As I noted that the spousal relationship was the top relationship, and that the parental relationship came second, my wife said, “No, you’re getting it wrong.” For a second, I was stunned. “Your relationship with God comes first,” she concluded.
My knee-jerk reaction: “Obviously God comes first.”
A few moments later, a wave of humility swept my thinking back to the shoreline. Is that point so obvious? Is God really first in my life, and if He is, why don’t I automatically think to declare Him to be the most important person in my life? It’s not a trivial matter.

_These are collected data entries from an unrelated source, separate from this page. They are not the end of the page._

From an optimization exercise on the open Yosys and OpenROAD flow, aimed at small area, a short achievable clock period and few clock cycles; shortcuts taken in it are not production practice.
At most, simulation tests tie the RTL to the original design; equivalence was not proved.
The RTL of run 1 was laid out without a check of its function.

## flow/design.v (module list and top-level ports; edited modules follow where they fit)
// module crc_channel: 3713 lines
// module crc_x2: 7 lines
module crc_channel (
    input  wire        clk,
    input  wire        rst,             
    input  wire        cmd_go,
    input  wire [2:0]  cmd_set,
    input  wire        cmd_expect_en,
    input  wire [31:0] cmd_len,
    input  wire [63:0] cmd_exp,
    input  wire        cmd_terminate,
    input  wire        in_valid,
    output wire        in_ready,
    input  wire [63:0] in_data,
    output reg         done,
    output wire [1:0]  state,
    output reg  [7:0]  code,
    output reg         match,
    output reg  [63:0] result
);
  // ...
==> flow/flow/run.sh <==
#!/bin/bash
# The standard layout (standard.sh: standard synthesis, floorplan, placement,
# CTS, routing, finish), with one change: the buffers that buffer_ports puts on
# every input and output port are sky130_fd_sc_hd__buf_2 cells instead of the
# cell buffer_ports picks by itself (clkdlybuf4s50_1, a delay cell).
# make's full output goes to flow_make.log here; each ORFS step also writes its
# own log under orfs/logs/.
set -euo pipefail
bash standard.sh 'BUFFER_PORTS_ARGS=-buffer_cell sky130_fd_sc_hd__buf_2' finish > flow_make.log 2>&1
==> flow/standard.sh <==
#!/bin/bash
# synth_recipe.tcl (not shown) runs the flow's synth.tcl, then flattens the netlist and writes it again
# the make line also repeats each setting of config.mk as NAME=value (left out here)
make -C /OpenROAD-flow-scripts/flow DESIGN_CONFIG=/design/flow/config.mk WORK_HOME=/design/flow/orfs CLKGATE_MAP_FILE= SYNTH_SCRIPT=/design/flow/synth_recipe.tcl "${@:-finish}"
==> flow/config.mk <==
export PLATFORM = sky130hd
export DESIGN_NAME = crc_channel
export DESIGN_NICKNAME = crc_channel
export VERILOG_FILES = /design/flow/design.v
export SDC_FILE = /design/flow/constraint.sdc
export NUM_CORES = 4
export LEC_CHECK = 0
export CAP_MARGIN = 20
export CORE_MARGIN = 2
export CORE_UTILIZATION = 50
export CTS_BUF_LIST = sky130_fd_sc_hd__clkbuf_8
export PLACE_DENSITY = 0.7
export SLEW_MARGIN = 58
export SYNTH_HIERARCHICAL = 1
==> flow/constraint.sdc <==
create_clock -name core_clock -period 20.0 [get_ports {clk}]
set_input_delay 4.0000 -clock core_clock [delete_from_list [all_inputs] [get_ports {clk}]]
set_output_delay 4.0000 -clock core_clock [all_outputs]
set_load 0.01 [all_outputs]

The Apostle Paul, who wrote most of the New Testament, penned a letter to the Church at Ephesus, a city located on the western edge of modern-day Turkey. While theologians are probably correct to say this book of the Bible is focused on the need for the Church (all believers) to be unified in the faith, it is interesting to note that Paul ordered his instruction in such a way as to suggest that a person’s relationship with God comes first (Chapters 1-3), and his relationship with the Church comes second (Chapters 4-5). Within the teaching on the Church, the spousal relationship is placed as the top human relationship. The parental relationship is mentioned briefly in Chapter 6 (v.v. 1-4) followed by instruction on coworker relationships (v.v. 5-9). This should be how we prioritize our relationships.
Jesus summarized “the whole Law” in two points: Love God above all else, and love your neighbor as yourself (Mark 12:30-31). Pretty clear teaching.
I want to be a good father. I want to be a good husband. I want to have good relationships with others as well. What I need is to make give God priority in my life, and He will help me get my other relationships right, in the right order.